“When the step is light, the soul is right.”
When you skip to work each morning, there’s more happening than a hurried commute. There’s a certain lightness in your step, a rhythm in your movement that betrays the truth of what lies within. Work, after all, is not just what you do—it is what you are allowed to become. If you catch yourself almost dancing toward it, what does that say? That somewhere deep inside, the work is not an obligation but an extension of your own pulse.
I once knew a young architect in Bangalore who had been hired by a construction firm famous for routine housing projects. Every day he would bring out sketches of impossible rooftops, garden courtyards tucked into concrete, and windows that opened like poems. His bosses dismissed most of them. Yet, he still skipped to work every morning. Not because he was getting his way, but because he knew—even if one in twenty drawings found a home—it was worth it. His skipping was not naïve; it was a quiet defiance, an act of faith that creativity belonged in even the dullest corners of the city.
Contrast that with a classmate of mine in school, who lived in a tiny village where textbooks often arrived months late. Yet he was always the first to reach class, barefoot, dusty, but humming along the way. He wasn’t skipping to school because of the comfort of classrooms or the richness of facilities—they barely had enough chalk. He skipped because the school represented a chance, a door into something the fields and small-town routines could not offer. For him, the joy wasn’t in the present learning alone, but in the imagined future it unlocked.
But the most enduring image of skipping I have ever known is my mother. She worked tirelessly as a mother of four, the keeper of a house always filled with relatives and visitors, a sister who fought fiercely for fairness among her siblings, and a gentle presence for anyone in need. Yet she left home every day by 8 a.m., returning only by 5:30 p.m., immersed in the quiet grind of being a statistician in a quasi-government enterprise—a role that mattered, for it kept a city’s rhythms moving flawlessly for over 36 years.
Every day she switched her roles—professional, homemaker, caretaker, fighter, nurturer—slipping in and out of them with a smile on her face and a lightness that felt like skipping through life itself. No complaints. No regrets. Just fluid joy. She was rightfully proud of everything she did, and even today, she carries that same energy and drive. Watching her, you couldn’t help but skip and dance along to the tune of life. No spoken philosophy. No preaching. No worries. Just living life fully. Perhaps that’s what skipping every day, into everything, truly does—it transforms duty into delight, necessity into celebration, and the everyday into something eternal.
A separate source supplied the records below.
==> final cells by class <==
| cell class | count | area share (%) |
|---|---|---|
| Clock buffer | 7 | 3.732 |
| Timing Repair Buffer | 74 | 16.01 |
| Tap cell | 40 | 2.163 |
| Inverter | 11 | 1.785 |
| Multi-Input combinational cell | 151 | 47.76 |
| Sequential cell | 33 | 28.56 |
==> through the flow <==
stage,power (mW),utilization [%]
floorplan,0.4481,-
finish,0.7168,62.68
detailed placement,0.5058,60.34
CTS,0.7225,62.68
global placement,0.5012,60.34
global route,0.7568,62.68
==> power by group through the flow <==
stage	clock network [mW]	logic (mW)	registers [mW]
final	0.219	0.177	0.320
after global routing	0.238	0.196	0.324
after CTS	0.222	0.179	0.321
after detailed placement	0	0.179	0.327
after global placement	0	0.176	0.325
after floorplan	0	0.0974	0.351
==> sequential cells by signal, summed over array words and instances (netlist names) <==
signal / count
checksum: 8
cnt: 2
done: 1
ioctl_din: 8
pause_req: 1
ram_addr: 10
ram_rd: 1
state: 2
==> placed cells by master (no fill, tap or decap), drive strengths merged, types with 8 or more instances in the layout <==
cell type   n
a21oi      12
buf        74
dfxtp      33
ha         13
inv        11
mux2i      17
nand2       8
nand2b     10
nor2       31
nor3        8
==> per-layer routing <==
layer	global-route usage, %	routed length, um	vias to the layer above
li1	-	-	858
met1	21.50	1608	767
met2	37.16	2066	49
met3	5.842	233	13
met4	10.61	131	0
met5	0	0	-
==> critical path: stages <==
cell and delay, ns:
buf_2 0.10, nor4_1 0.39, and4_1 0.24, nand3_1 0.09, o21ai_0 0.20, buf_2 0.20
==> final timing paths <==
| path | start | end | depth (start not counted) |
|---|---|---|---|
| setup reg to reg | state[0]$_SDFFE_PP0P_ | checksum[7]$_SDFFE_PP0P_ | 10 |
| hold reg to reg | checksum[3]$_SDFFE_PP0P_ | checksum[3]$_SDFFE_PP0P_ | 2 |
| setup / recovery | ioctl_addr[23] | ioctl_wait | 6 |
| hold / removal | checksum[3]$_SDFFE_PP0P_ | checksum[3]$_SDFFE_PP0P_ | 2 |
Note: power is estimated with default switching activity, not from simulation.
And then, much later in life, I met a senior executive who carried none of that lightness. Every morning, he put on a carefully pressed suit, a face of authority, and walked into his corporate tower. To outsiders, he was the picture of success. But in rare, unguarded moments, he confessed that the long walk from parking to office was his heaviest burden. He had stopped skipping long ago, not because the body grew old, but because the heart grew tired of pretending. His story whispered the darker truth—that when you cannot skip anymore, it may not be your legs that betray you, but the misalignment between who you are and what you do.
So, what does skipping tell us? Does it mean you are a dreamer living inside the dream? Or a doer planting dreams as you go? Perhaps both. For dreaming without doing is a cloud without rain. And doing without dreaming is a machine without music. The skip, the lightness, the smile—it lives in the space where the two meet.
Skipping, then, is not mere movement. It is declaration. It says: I am not dragged by duty, nor weighed by fear. I am pulled by meaning, lifted by wonder.
The brook does not walk, it leaps,
stones do not stop it, they give it song.
The sapling sways not from weight,
but from the joy of meeting the wind.
A bird does not fly because it must,
it flies because the sky is waiting.
So too, the heart that skips each day,
is not escaping, but arriving.
And maybe that is what we are truly called to do: to make every commute—whether to work, to school, or to the countless roles life demands of us—an act of joy not only for ourselves, but for those who walk alongside us.